Estimates on the size of the problem vary, but the Bureau of Labor Statistics said that in 2014, roughly 1.7 million U.S. workers - two thirds of whom were women - were illegally paid less than the federal minimum of US$7.25 per hour.

Other studies put the number higher. A report by the Department of Labor in December estimated that in New York and California alone, there are 560,000 violations of the law every week, representing US$33 million in lost income.

Those figures represent workers like Celina Álvarez, who came to the U.S. from Michoacán, Mexico, four years ago and took a series of poorly paying jobs as a cook after settling in New York City.

At the first two restaurants, Álvarez worked 12 hours per day, six days a week for a flat weekly wage of US$350. That comes out to about US$4.86 per hour. There were no tips and no overtime pay. Some weeks, Álvarez said, she and other women in the restaurant didn't get paid at all. Managers didn't care if they quit. They'd just hire someone else.

"We were dispensable to them," she said.

The U.S. Labor Department investigates those types of violations and is already doing a brisk business in enforcement cases. During the last federal fiscal year, it said it recovered US$270 million in back wages for 270,000 workers.

But the agency's roughly 1,000 investigators, who police 7.3 million businesses employing 135 million workers, don't enforce state and local wage laws, for the most part. That means that cities and states that hike their minimum wage above the federal rate of $7.25 are on their own.

That's causing some concern that, without a robust enforcement mechanism, many workers could wind up being left behind.

"A lot of states are facing that challenge now," said David Weil, administrator of the U.S. Labor Department's Wage and Hour Division. "It is very important to pass those minimum wage increases ... Then, how do we make sure workers really receive them?"

Twenty nine states now have a minimum wage higher than the federal rate, but anti-poverty activists have been campaigning hard for municipal lawmakers to bypass both Congress and their state legislatures and set wages much higher.

Seattle, Los Angeles, and San Francisco and its Bay Area brethren, Oakland and Berkeley, have all begun phasing in a minimum wage that will hit US$15 per hour within the next few years. Labor groups in California are trying to get a measure on the ballot increasing the rate to US$15 statewide.

A regulatory board in New York took the unorthodox step last month of hiking the minimum to $15 for fast food workers.

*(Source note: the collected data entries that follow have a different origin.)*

===== src/rtl/gsa_pkg.sv =====
package gsa_pkg;

    // sizes
    localparam int SLOTS     = 8192;
    localparam int TYPES     = 8;
    localparam int GEN_BITS  = 16;
    localparam int SLOT_W    = $clog2(SLOTS);
    localparam int DEPTH_W   = $clog2(SLOTS + 1);
    localparam int TYPE_W    = 3;
    localparam int TIDX_W    = (TYPES > 1) ? $clog2(TYPES) : 1;
    localparam int CNT_W     = 14;
    localparam int CFG_W     = 14;
    localparam int ACT_W     = 2;
    localparam int STAT_W    = 3;
    localparam int UNIT_W    = (GEN_BITS > DEPTH_W) ?
                               ((GEN_BITS > CNT_W) ? GEN_BITS : CNT_W) :
                               ((DEPTH_W > CNT_W) ? DEPTH_W : CNT_W);
    localparam int CAP_RESET = 6000;
    localparam int CAP_INIT  = (CAP_RESET < SLOTS) ? CAP_RESET : SLOTS;

    // action codes
    localparam logic [ACT_W-1:0] ACT_ADD = 2'd0;
    localparam logic [ACT_W-1:0] ACT_DEL = 2'd1;

    // status codes
    localparam logic [STAT_W-1:0] ST_OK     = 3'd0;
    localparam logic [STAT_W-1:0] ST_RANGE  = 3'd1;
    localparam logic [STAT_W-1:0] ST_STALE  = 3'd2;
    localparam logic [STAT_W-1:0] ST_TYPE   = 3'd3;
    localparam logic [STAT_W-1:0] ST_NOSLOT = 3'd4;
    localparam logic [STAT_W-1:0] ST_FULL   = 3'd5;

    typedef logic [TYPE_W-1:0]   t_type;
    typedef logic [SLOT_W-1:0]   t_slot;
    typedef logic [GEN_BITS-1:0] t_gen;
    typedef logic [DEPTH_W-1:0]  t_depth;
    typedef logic [CNT_W-1:0]    t_count;
    typedef logic [UNIT_W-1:0]   t_unit;

    typedef struct packed {
        logic [ACT_W-1:0] action;
        t_type            entity_type;
        t_slot            slot;
        t_gen             generation;
    } t_req;

    typedef struct packed {
        logic [STAT_W-1:0] status;
        t_slot             out_slot;
        t_gen              out_generation;
        t_type             out_type;
        t_slot             position_in_type;
    } t_rsp;

    // one entry of the per-slot store
    typedef struct packed {
        t_type etype;
        t_gen  gen;
        t_slot pos;
    } t_slot_word;

    typedef struct packed {
        logic       slot_we;
        t_slot      slot_waddr;
        t_slot_word slot_wdata;
        t_slot      slot_raddr;
        logic       stk_we;
        t_slot      stk_waddr;
        t_slot      stk_wdata;
        t_slot      stk_raddr;
    } t_mem_req;

    typedef struct packed {
        t_unit a;
        t_unit b;
        logic  sub;
    } t_alu_req;

    typedef struct packed {
        t_unit sum;
        logic  lt;
    } t_alu_rsp;

    function automatic logic type_ok(t_type t);
        return 32'(t) < TYPES;
    endfunction

endpackage


===== src/rtl/gsa_alu.sv =====
module gsa_alu (
    input  gsa_pkg::t_alu_req i_req,
    output gsa_pkg::t_alu_rsp o_rsp
);
    import gsa_pkg::*;

    logic [UNIT_W:0] w_full;
    t_unit           w_b;

    // one adder: a + b, or a - b with borrow giving a < b
    assign w_b    = i_req.sub ? ~i_req.b : i_req.b;
    assign w_full = {1'b0, i_req.a} + {1'b0, w_b} + {{UNIT_W{1'b0}}, i_req.sub};
    assign o_rsp.sum = w_full[UNIT_W-1:0];
    assign o_rsp.lt  = i_req.sub & ~w_full[UNIT_W];

endmodule


===== config.mk =====
export PLATFORM = sky130hd
export DESIGN_NAME = gsa_alu
export DESIGN_NICKNAME = d
export VERILOG_FILES = /design/src/rtl/gsa_pkg.sv /design/src/rtl/gsa_alu.sv
export SDC_FILE = /design/constraint.sdc
export NUM_CORES = 1
export LEC_CHECK = 0
export BUFFER_PORTS_ARGS = -buffer_cell sky130_fd_sc_hd__buf_4
export CORE_MARGIN = 2
export CORE_UTILIZATION = 35
export DETAILED_ROUTE_END_ITERATION = 10
export PLACE_DENSITY = 0.65
export SYNTH_ARGS = -nofsm -noshare
export SYNTH_HDL_FRONTEND = slang
export SYNTH_SLANG_ARGS = --single-unit

===== constraint.sdc =====
create_clock -name vclk -period 2.55
set_input_delay 0 -clock vclk [all_inputs]
set_output_delay 0 -clock vclk [all_outputs]
set_load 0.01 [all_outputs]

==> results.json <==
{
  "cp-start-kind": "input port",
  "synth_cells": 116,
  "nNetsFinal": 214,
  "synth_nets": 165,
  "final.setup.tns_ns": 0,
  "drt_iter0_markers": 15,
  "cp_cell_sequence": "buf_4, mux2_4, fa_1, a21o_1, a221oi_2, o21ai_1, a41oi_2, xnor2_1, buf_4",
  "cpMostUsedCell": "buf_4",
  "grt_util_met1_pct": 20.51,
  "min_period_ns": 2.144,
  "finalPower_w": 0.0005297,
  "setup_viol": 0,
  "drc_errors": 0,
  "maxCapViolCount": 0,
  "synthToLayoutAreaGrowth_pct": 42.26,
  "vias": 1008,
  "wire_per_inst_um": 11.64,
  "met2_usage_pct": 25.00,
  "synth_area_sq_um": 929.6,
  "die-area_sq_um": 3084,
  "grtUsageMet3_pct": 0.7026,
  "viasPerCell": 5.223,
  "ir_worst_vdd_uv": 231.9,
  "io_pins": 50,
  "num_rows": 18,
  "holdBufCountCts": 0,
  "track_usage_pct": 14.30,
  "antenna_found_initial": 0,
  "place.gp.congestion": 0.8041,
  "grt_pass1_wl_um": 3905,
  "hpwl_um": 1935,
  "portBuffers": 50,
  "final_antenna_net_count": 0,
  "rsz0062_at_grt": "false",
  "status": "complete, no violations",
  "slew_headroom_pct": 79.01,
  "seq_area_frac_synth_pct": 0,
  "slew_violations": 0,
  "path_class": "in2out",
  "fmaxAchievable_mhz": 466.4,
  "core_area_sq_um": 2500,
  "die_w_um": 55.54,
  "yosysTopAreaCellShare_pct": 20.19,
  "start_util_pct": 37.19,
  "fill_cells": 246,
  "yosys_warnings": 0,
  "grt-ovfl-total": 0,
  "dr.pass1.iters": 4,
  "busiest_layer": "met2",
  "multiInputGateArea_sq_um": 890.9,
  "drive_gt1_share_pct": 34.36,
  "holdCritPathClass": "in2out",
  "crit_path_end_kind": "output pin",
  "syn_area_per_cell_sq_um": 8.014,
  "cp.required_ns": 2.55,
  "cp.arrival_ns": 2.14,
  "routed_wl_um": 2247,
  "leakagePower_nw": 0.6776,
  "cts.repair.resized": 0,
  "clock_buffers": 0,
  "final_hold_viol_count": 0,
  "p_per_area_nw_per_um2": 400.5,
  "worstMarginPinSlew_ns": 0.3148,
  "post-route-period-util_pct": 84.08,
  "worstPathMaxFanout": 17,
  "slowest_delay_ns": 0.40,
  "grt_pass1_vias": 894,
  "design.seq.count": 0,
  "slowest_stage": "fa_1",
  "ys_types": 36,
  "diodes": 0,
  "synth_top_cell_by_area": "ha_1",
  "ff_latch_area_sq_um": 0,
  "grt_start_max_net_pins": 18,
  "post-cts-setup-buffer-count": 0,
  "synth_area_leaders": "ha_1, xor2_1, xnor2_1",
  "die_h_um": 55.54
}
logic make-up (layout without fill, tap and decap cells):
family / after synthesis / in the layout / share of synthesized area [%]
AO/OA/AOI/OAI: 36 / 36 / 28.67
XOR/XNOR: 29 / 29 / 27.32
adder cells (fa/ha/maj): 16 / 16 / 22.34
buffers and inverters: 8 / 55 / 4.172
multiplexers: 1 / 1 / 1.615
AND/OR/NAND/NOR: 26 / 26 / 15.88
cells in the final DEF (no fill, tap or decap), drive strengths merged:
cell type,synthesis,layout
a21oi,8,8
a21boi,1,1
a32oi,2,2
o21bai,1,1
nand4,2,2
and4,1,1
and3,3,3
a41oi,1,1
a21o,8,8
a31oi,2,2
nor3,1,1
xnor2,9,9
and4b,1,1
nor2,6,6
nand2,7,7
fa,1,1
inv,5,5
nand3,1,1
a221oi,2,2
buf,2,50
or4,1,1
o311ai,2,2
o21ai,7,7
xor2,20,20
nor3b,1,1
o211ai,1,1
ha,15,15
mux2,1,1
a221o,1,1
nand2b,2,2
worst max-delay path, delay by kind of cell:
family / cells / cell delay [ns]
XOR/XNOR: 1 / 0.14
adder cells (fa/ha/maj): 1 / 0.40
AO/OA/AOI/OAI: 4 / 0.95
buffers and inverters: 2 / 0.34
multiplexers: 1 / 0.31
layer usage:
layer	share of wire (%)	vias up
li1	-	523
met1	47	450
met2	48	35
met3	4.9	0
met4	0	0
met5	0	-
synth_stat cells (2+ instances only):
library cell and count:
xor2_1 20, a21o_1 8, a31oi_1 2, o21ai_0 5, nor2_1 6, nand2b_1 2
xnor2_1 9, and3_1 3, ha_1 15, a21oi_1 8, nand2_1 7, nand4_1 2
inv_1 5, a32oi_1 2
per-stage QoR:
step	hold slack [ns]	area, sq um	worst slack [ns]	std cells	utilization, %
2_1_floorplan	0.07601	929.6	0.5806	116	-
3_3_place_gp	0.2793	1323	0.4350	193	52.90
3_5_place_dp	0.2853	1323	0.4056	193	52.90
4_1_cts	0.2851	1323	0.3948	193	52.90
5_1_grt	0.2897	1323	0.2884	193	52.90
6_report	0.2812	1323	0.4059	193	52.90
final timing paths:
path  slack [ns]   endpoint  cells after the start      start
min         0.28   o_rsp[1]                      3  i_req[17]
max         0.41  o_rsp[15]                      9   i_req[0]
report_power, final:
| part | total (W) | internal (W) | switching, W |
|---|---|---|---|
| clock network | 0 | 0 | 0 |
| logic | 0.000530 | 0.000271 | 0.000259 |
| registers | 0 | 0 | 0 |
area by class of cell:
type                       instances  share of cell area (%)
timing repair buffer              50                   28.38
multi-input combinational        108                   67.36
tap                               30                   2.838
inverter                           5                   1.419
(Power assumes the default switching activity.)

Other, less expensive cities have been shooting slightly lower. Chicago and Kansas City, Missouri, are both raising the rate to US$13. Albuquerque, New Mexico, and, Portland, Maine, are both raising rates to just under US$11. Most of these raises are being phased in gradually over several years.

Those measures have been strenuously opposed by many corporations and entrepreneurs, who say that many businesses with thin profit margins will be forced out of business or fire workers to stay afloat.

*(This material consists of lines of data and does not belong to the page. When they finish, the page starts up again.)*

===== src/rau_pkg.sv =====
// Package for the rational arithmetic unit: widths, operation codes, queue entry type.
// No dependencies.
`default_nettype none
package rau_pkg;
    localparam int Width = 32;
    localparam int FuncW = 3;

    typedef enum logic [2:0] {
        FN_ADD = 3'd0,
        FN_MUL = 3'd1,
        FN_DIV = 3'd2,
        FN_LT  = 3'd3,
        FN_EQ  = 3'd4,
        FN_NEG = 3'd5,
        FN_RED = 3'd6,
        FN_NOP = 3'd7
    } func_t;

    typedef struct packed {
        logic [Width-1:0] num;
        logic [Width-1:0] den;
        logic             lt;
        logic             eq;
        logic             ovf;
        logic             err;
        logic             reduce;
    } job_t;

    localparam int JobW = $bits(job_t);
endpackage
`default_nettype wire


===== src/rau_front.sv =====
// Front end of the rational arithmetic unit: accepts a transaction, forms raw
// numerator/denominator and comparison bits over a few multiply steps. Uses rau_pkg.
`default_nettype none
module rau_front (
    input  wire                      aclk,
    input  wire                      aresetn,
    input  wire                      in_valid,
    output logic                     in_ready,
    input  wire  [2:0]               func,
    input  wire  [31:0]              a_num,
    input  wire  [31:0]              a_den,
    input  wire  [31:0]              b_num,
    input  wire  [31:0]              b_den,
    output logic                     job_valid,
    input  wire                      job_ready,
    output rau_pkg::job_t            job
);
    localparam int W = rau_pkg::Width;

    typedef enum logic [4:0] {
        S_IDLE = 5'b00001,
        S_M0   = 5'b00010,
        S_M1   = 5'b00100,
        S_M2   = 5'b01000,
        S_OUT  = 5'b10000
    } fstate_t;

    fstate_t          state_reg, state_next;
    logic [2:0]       f_reg;
    logic signed [W-1:0] an_reg, ad_reg, bn_reg, bd_reg;
    logic signed [W-1:0] x_reg, y_reg, z_reg;
    logic             ovf_reg;
    logic signed [W-1:0] ma, mb;
    logic signed [2*W-1:0] prod;
    logic signed [W-1:0] pw;
    logic             pov;
    logic signed [W:0] sum;
    logic signed [W-1:0] sw;
    logic             sov;
    rau_pkg::job_t    job_reg;

    always_comb begin
        ma = an_reg;
        mb = bd_reg;
        case (state_reg)
            S_M0: begin
                ma = an_reg;
                mb = (rau_pkg::func_t'(f_reg) == rau_pkg::FN_MUL) ? bn_reg : bd_reg;
            end
            S_M1: begin
                ma = ad_reg;
                mb = (rau_pkg::func_t'(f_reg) == rau_pkg::FN_ADD) ? bn_reg : bd_reg;
            end
            S_M2: begin
                ma = ad_reg;
                mb = (rau_pkg::func_t'(f_reg) == rau_pkg::FN_ADD) ? bd_reg : bn_reg;
            end
            default: begin
                ma = an_reg;
                mb = bd_reg;
            end
        endcase
        prod = ma * mb;
        pw   = prod[W-1:0];
        pov  = (prod != {{W{pw[W-1]}}, pw});
        sum  = {x_reg[W-1], x_reg} + {z_reg[W-1], z_reg};
        sw   = sum[W-1:0];
        sov  = sum[W] != sum[W-1];
    end

    always_comb begin
        state_next = state_reg;
        case (state_reg)
            S_IDLE: if (in_valid) begin
                state_next = S_M0;
            end
            S_M0: state_next = S_M1;
            S_M1: state_next = S_M2;
            S_M2: state_next = S_OUT;
            S_OUT: if (job_ready) begin
                state_next = S_IDLE;
            end
            default: state_next = S_IDLE;
        endcase
    end

    always_ff @(posedge aclk) begin
        if (!aresetn) begin
            state_reg <= S_IDLE;
        end else begin
            state_reg <= state_next;
        end
        case (state_reg)
            S_IDLE: begin
                f_reg   <= func;
                an_reg  <= a_num[W-1:0];
                ad_reg  <= a_den[W-1:0];
                bn_reg  <= b_num[W-1:0];
                bd_reg  <= b_den[W-1:0];
                ovf_reg <= 1'b0;
            end
            S_M0: begin
                x_reg   <= pw;
                ovf_reg <= pov;
            end
            S_M1: begin
                z_reg <= pw;
                if (rau_pkg::func_t'(f_reg) == rau_pkg::FN_LT ||
                    rau_pkg::func_t'(f_reg) == rau_pkg::FN_MUL ||
                    rau_pkg::func_t'(f_reg) == rau_pkg::FN_ADD) begin
                    ovf_reg <= ovf_reg | pov;
                end
            end
            S_M2: begin
                y_reg <= pw;
                if (rau_pkg::func_t'(f_reg) == rau_pkg::FN_LT ||
                    rau_pkg::func_t'(f_reg) == rau_pkg::FN_EQ ||
                    rau_pkg::func_t'(f_reg) == rau_pkg::FN_ADD) begin
                    ovf_reg <= ovf_reg | pov;
                end
            end
            default: ;
        endcase
    end

    // S_M0: x = an*bd (or an*bn); S_M1: z = bn*ad (or ad*bd); S_M2: y = ad*bd or ad*bn
    always_comb begin
        job_reg        = '0;
        job_reg.num    = an_reg;
        job_reg.den    = ad_reg;
        job_reg.ovf    = ovf_reg;
        case (rau_pkg::func_t'(f_reg))
            rau_pkg::FN_ADD: begin
                job_reg.num    = sw;
                job_reg.den    = y_reg;
                job_reg.ovf    = ovf_reg | sov;
                job_reg.reduce = 1'b1;
            end
            rau_pkg::FN_MUL: begin
                job_reg.num    = x_reg;
                job_reg.den    = z_reg;
                job_reg.ovf    = ovf_reg & ~(1'b0);
                job_reg.reduce = 1'b1;
            end
            rau_pkg::FN_DIV: begin
                if (bn_reg == '0) begin
                    job_reg.num = '0;
                    job_reg.den = '0;
                    job_reg.err = 1'b1;
                    job_reg.ovf = 1'b0;
                end else begin
                    job_reg.num    = x_reg;
                    job_reg.den    = bn_reg;
                    job_reg.ovf    = ovf_reg;
                    job_reg.reduce = 1'b1;
                end
            end
            rau_pkg::FN_LT: begin
                job_reg.lt = (z_reg > 0) ? (x_reg < y_reg) : (x_reg > y_reg);
            end
            rau_pkg::FN_EQ: begin
                job_reg.eq = (x_reg == y_reg);
            end
            rau_pkg::FN_NEG: begin
                job_reg.num = -an_reg;
                job_reg.ovf = (an_reg == {1'b1, {(W-1){1'b0}}});
            end
            rau_pkg::FN_RED: begin
                job_reg.ovf    = 1'b0;
                job_reg.reduce = 1'b1;
            end
            default: job_reg.ovf = 1'b0;
        endcase
    end

    assign in_ready  = (state_reg == S_IDLE);
    assign job_valid = (state_reg == S_OUT);
    assign job       = job_reg;

    assert property (@(posedge aclk) disable iff (!aresetn)
        (state_reg == S_IDLE && in_valid) |=> state_reg == S_M0)
        else $error("front did not start");
    assert property (@(posedge aclk) disable iff (!aresetn)
        (job_valid && !job_ready) |=> job_valid)
        else $error("front dropped a job");
    assert property (@(posedge aclk) disable iff (!aresetn)
        !(in_ready && job_valid))
        else $error("front ready while holding a job");
endmodule
`default_nettype wire


===== src/rau_queue.sv =====
// Two-entry queue between the front and back ends of the rational arithmetic unit.
// Uses rau_pkg.
`default_nettype none
module rau_queue (
    input  wire            aclk,
    input  wire            aresetn,
    input  wire            wr_valid,
    output logic           wr_ready,
    input  rau_pkg::job_t  wr_data,
    output logic           rd_valid,
    input  wire            rd_ready,
    output rau_pkg::job_t  rd_data
);
    rau_pkg::job_t mem_reg [2];
    logic       wp_reg, rp_reg;
    logic [1:0] cnt_reg;
    logic       wr_en, rd_en;

    assign wr_ready = (cnt_reg != 2'd2);
    assign rd_valid = (cnt_reg != 2'd0);
    assign wr_en    = wr_valid && wr_ready;
    assign rd_en    = rd_valid && rd_ready;
    assign rd_data  = mem_reg[rp_reg];

    always_ff @(posedge aclk) begin
        if (!aresetn) begin
            wp_reg  <= 1'b0;
            rp_reg  <= 1'b0;
            cnt_reg <= 2'd0;
        end else begin
            if (wr_en) begin
                wp_reg <= ~wp_reg;
            end
            if (rd_en) begin
                rp_reg <= ~rp_reg;
            end
            cnt_reg <= cnt_reg + {1'b0, wr_en} - {1'b0, rd_en};
        end
        if (wr_en) begin
            mem_reg[wp_reg] <= wr_data;
        end
    end

    assert property (@(posedge aclk) disable iff (!aresetn) cnt_reg <= 2'd2)
        else $error("queue count out of range");
    assert property (@(posedge aclk) disable iff (!aresetn)
        (wr_en && !rd_en) |=> cnt_reg == $past(cnt_reg) + 2'd1)
        else $error("queue count did not advance");
    assert property (@(posedge aclk) disable iff (!aresetn)
        (cnt_reg == 2'd0) |-> !rd_valid)
        else $error("queue read while empty");
endmodule
`default_nettype wire


===== src/rau_divider.sv =====
// Restoring bit-serial signed divider (truncating quotient and remainder) for the
// rational arithmetic unit. Uses rau_pkg.
`default_nettype none
module rau_divider (
    input  wire                         aclk,
    input  wire                         aresetn,
    input  wire                         start,
    input  wire  [rau_pkg::Width-1:0]   dividend,
    input  wire  [rau_pkg::Width-1:0]   divisor,
    output logic                        done,
    output logic [rau_pkg::Width-1:0]   quot,
    output logic [rau_pkg::Width-1:0]   rem
);
    localparam int W  = rau_pkg::Width;
    localparam int CW = $clog2(W + 1);

    logic          busy_reg;
    logic [CW-1:0] cnt_reg;
    logic [W-1:0]  q_reg, d_reg;
    logic [W:0]    r_reg;
    logic          qn_reg, rn_reg;
    logic [W:0]    shifted, trial;
    logic [W-1:0]  adiv, adsr;

    assign adiv    = dividend[W-1] ? -dividend : dividend;
    assign adsr    = divisor[W-1] ? -divisor : divisor;
    assign shifted = {r_reg[W-1:0], q_reg[W-1]};
    assign trial   = shifted - {1'b0, d_reg};

    always_ff @(posedge aclk) begin
        if (!aresetn) begin
            busy_reg <= 1'b0;
            done     <= 1'b0;
            cnt_reg  <= '0;
        end else begin
            done <= 1'b0;
            if (start) begin
                busy_reg <= 1'b1;
                cnt_reg  <= CW'(W);
            end else if (busy_reg) begin
                cnt_reg <= cnt_reg - CW'(1);
                if (cnt_reg == CW'(1)) begin
                    busy_reg <= 1'b0;
                    done     <= 1'b1;
                end
            end
        end
        if (start) begin
            q_reg  <= adiv;
            d_reg  <= adsr;
            r_reg  <= '0;
            qn_reg <= dividend[W-1] ^ divisor[W-1];
            rn_reg <= dividend[W-1];
        end else if (busy_reg) begin
            if (!trial[W]) begin
                r_reg <= trial;
                q_reg <= {q_reg[W-2:0], 1'b1};
            end else begin
                r_reg <= shifted;
                q_reg <= {q_reg[W-2:0], 1'b0};
            end
        end
    end

    assign quot = qn_reg ? -q_reg : q_reg;
    assign rem  = rn_reg ? -r_reg[W-1:0] : r_reg[W-1:0];
endmodule
`default_nettype wire


===== src/rau_back.sv =====
// Back end of the rational arithmetic unit: Euclid gcd by repeated remainder,
// then division of both parts, flags and output register. Uses rau_pkg, rau_divider.
`default_nettype none
module rau_back (
    input  wire                  aclk,
    input  wire                  aresetn,
    input  wire                  job_valid,
    output logic                 job_ready,
    input  rau_pkg::job_t        job,
    output logic                 out_valid,
    input  wire                  out_ready,
    output logic [31:0]          res_num,
    output logic [31:0]          res_den,
    output logic [6:0]           flags
);
    localparam int W = rau_pkg::Width;

    typedef enum logic [6:0] {
        B_IDLE = 7'b0000001,
        B_GCD  = 7'b0000010,
        B_GW   = 7'b0000100,
        B_DN   = 7'b0001000,
        B_DNW  = 7'b0010000,
        B_DDW  = 7'b0100000,
        B_OUT  = 7'b1000000
    } bstate_t;

    bstate_t        state_reg, state_next;
    rau_pkg::job_t  j_reg;
    logic [W-1:0]   p_reg, q_reg;
    logic [W-1:0]   dv_a, dv_b, quot, rem;
    logic           dv_start, dv_done;
    logic [W-1:0]   rn_reg, rd_reg;
    logic           ovf_reg, err_reg;
    logic [W-1:0]   minv;

    assign minv = {1'b1, {(W-1){1'b0}}};

    rau_divider u_div (
        .aclk     (aclk),
        .aresetn  (aresetn),
        .start    (dv_start),
        .dividend (dv_a),
        .divisor  (dv_b),
        .done     (dv_done),
        .quot     (quot),
        .rem      (rem)
    );

    always_comb begin
        dv_start = 1'b0;
        dv_a     = q_reg;
        dv_b     = p_reg;
        case (state_reg)
            B_GCD: dv_start = (p_reg != '0);
            B_DN: begin
                dv_start = 1'b1;
                dv_a     = j_reg.num;
                dv_b     = q_reg;
            end
            B_DNW: begin
                dv_start = dv_done;
                dv_a     = j_reg.den;
                dv_b     = q_reg;
            end
            default: ;
        endcase
    end

    always_comb begin
        state_next = state_reg;
        case (state_reg)
            B_IDLE: if (job_valid) begin
                state_next = job.reduce ? B_GCD : B_OUT;
            end
            B_GCD: begin
                if (p_reg != '0) begin
                    state_next = B_GW;
                end else if (q_reg == '0) begin
                    state_next = B_OUT;
                end else begin
                    state_next = B_DN;
                end
            end
            B_GW:  if (dv_done) begin
                state_next = B_GCD;
            end
            B_DN:  state_next = B_DNW;
            B_DNW: if (dv_done) begin
                state_next = B_DDW;
            end
            B_DDW: if (dv_done) begin
                state_next = B_OUT;
            end
            B_OUT: if (out_ready) begin
                state_next = B_IDLE;
            end
            default: state_next = B_IDLE;
        endcase
    end

    always_ff @(posedge aclk) begin
        if (!aresetn) begin
            state_reg <= B_IDLE;
        end else begin
            state_reg <= state_next;
        end
        case (state_reg)
            B_IDLE: begin
                j_reg   <= job;
                p_reg   <= job.num;
                q_reg   <= job.den;
                rn_reg  <= job.num;
                rd_reg  <= job.den;
                ovf_reg <= job.ovf;
                err_reg <= job.err;
            end
            B_GCD: if (p_reg == '0 && q_reg == '0) begin
                err_reg <= 1'b1;
            end
            B_GW: if (dv_done) begin
                q_reg <= p_reg;
                p_reg <= rem;
            end
            B_DNW: if (dv_done) begin
                rn_reg <= quot;
                if (j_reg.num == minv && q_reg == '1) begin
                    ovf_reg <= 1'b1;
                end
            end
            B_DDW: if (dv_done) begin
                rd_reg <= quot;
                if (j_reg.den == minv && q_reg == '1) begin
                    ovf_reg <= 1'b1;
                end
            end
            default: ;
        endcase
    end

    assign job_ready = (state_reg == B_IDLE);
    assign out_valid = (state_reg == B_OUT);
    assign res_num   = 32'(signed'(rn_reg));
    assign res_den   = 32'(signed'(rd_reg));
    assign flags     = {ovf_reg, err_reg, (rn_reg != '0), (rn_reg == rd_reg),
                        (rn_reg == '0), j_reg.eq, j_reg.lt};

    assert property (@(posedge aclk) disable iff (!aresetn)
        (out_valid && !out_ready) |=> (out_valid && $stable(res_num) && $stable(res_den)))
        else $error("result changed while stalled");
    assert property (@(posedge aclk) disable iff (!aresetn)
        dv_start |=> !dv_start)
        else $error("divider restarted while busy");
    assert property (@(posedge aclk) disable iff (!aresetn)
        (state_reg == B_IDLE && job_valid && !job.reduce) |=> out_valid)
        else $error("plain job not forwarded");
endmodule
`default_nettype wire


===== src/rational_arithmetic_unit.sv =====
// Top level of the rational arithmetic unit: front end, job queue, back end.
// Uses rau_pkg, rau_front, rau_queue, rau_back.
//
// One transaction in gives one transaction out. The front end uses three shared
// 32x32 multiplies; add, multiply, divide and reduce then run a Euclid gcd in the
// back end, each remainder step a bit-serial division, followed by two more
// divisions for the result parts, while compare, negate and pass-through skip
// the gcd. The queue lets the front end take the next transaction while the
// back end is still reducing.
`default_nettype none
module rational_arithmetic_unit (
    input  wire          aclk,
    input  wire          aresetn,
    input  wire          s_tvalid,
    output logic         s_tready,
    input  wire  [127:0] s_tdata,   // a_num[31:0], a_den[63:32], b_num[95:64], b_den[127:96]
    input  wire  [2:0]   s_tuser,   // func
    output logic         m_tvalid,
    input  wire          m_tready,
    output logic [63:0]  m_tdata,   // res_num[31:0], res_den[63:32]
    output logic [6:0]   m_tuser    // less, equal, is_zero, is_one, is_invertible, error, overflow
);
    logic          q_in_valid, q_in_ready, q_out_valid, q_out_ready;
    rau_pkg::job_t q_in, q_out;
    logic [31:0]   rn, rd;

    rau_front u_front (
        .aclk      (aclk),
        .aresetn   (aresetn),
        .in_valid  (s_tvalid),
        .in_ready  (s_tready),
        .func      (s_tuser),
        .a_num     (s_tdata[31:0]),
        .a_den     (s_tdata[63:32]),
        .b_num     (s_tdata[95:64]),
        .b_den     (s_tdata[127:96]),
        .job_valid (q_in_valid),
        .job_ready (q_in_ready),
        .job       (q_in)
    );

    rau_queue u_queue (
        .aclk     (aclk),
        .aresetn  (aresetn),
        .wr_valid (q_in_valid),
        .wr_ready (q_in_ready),
        .wr_data  (q_in),
        .rd_valid (q_out_valid),
        .rd_ready (q_out_ready),
        .rd_data  (q_out)
    );

    rau_back u_back (
        .aclk      (aclk),
        .aresetn   (aresetn),
        .job_valid (q_out_valid),
        .job_ready (q_out_ready),
        .job       (q_out),
        .out_valid (m_tvalid),
        .out_ready (m_tready),
        .res_num   (rn),
        .res_den   (rd),
        .flags     (m_tuser)
    );

    assign m_tdata = {rd, rn};
endmodule
`default_nettype wire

Tia Koonse, a researcher at the UCLA Labor Center, said there is no question that some employers doing things legally now might be tempted to start breaking rules.

"If there is not a credible threat of a compliance check, then what happens?" she said.

Some municipalities that have raised wages have talked about following the example of San Francisco, which created its own labor standards enforcement division.

The head of that unit, Donna Levitt, said the number of complaints about wage violations did not go up when the minimum wage stepped up to US$12.25 in May. But she said that doesn't necessarily reflect what is really happening.

"There are a lot of reasons that people are fearful of coming forward and asserting their rights, even if they know the minimum wage has increased," Levitt said.

Celina Alvarez, 51, said that when she first came to New York, she knew that she was being paid less than the legal minimum, but felt she had no option but to take whatever work was offered. She's uneducated and doesn't speak English, and a job paying the New York state hourly minimum of US$8.75 seemed impossible to find.

"Nobody pays that salary," she said. Most workers like her, she added, are unlikely to complain. "They are scared of losing their jobs."

Manuel Santiago, a Mexican laborer in New York City, said when he had a wage dispute a few years ago at a deli that was paying him US$300 per week, for 78 hours of work, the boss threatened to call immigration officials and have him deported.

Instead, Santiago filed a labor law complaint and eventually recovered all the money he was owed, plus penalties.

Cheated workers also have the option of filing a civil lawsuit. Michael Faillace, an attorney who helps underpaid workers file lawsuits to recover back wages, said there were more than enough potential clients to go around.

"Pick any street in Brooklyn and any street in Queens. Go into any restaurant. And there are no documented workers. None of the delivery guys are documented. Probably none of the kitchen staff are documented. And they are all getting less than minimum wage."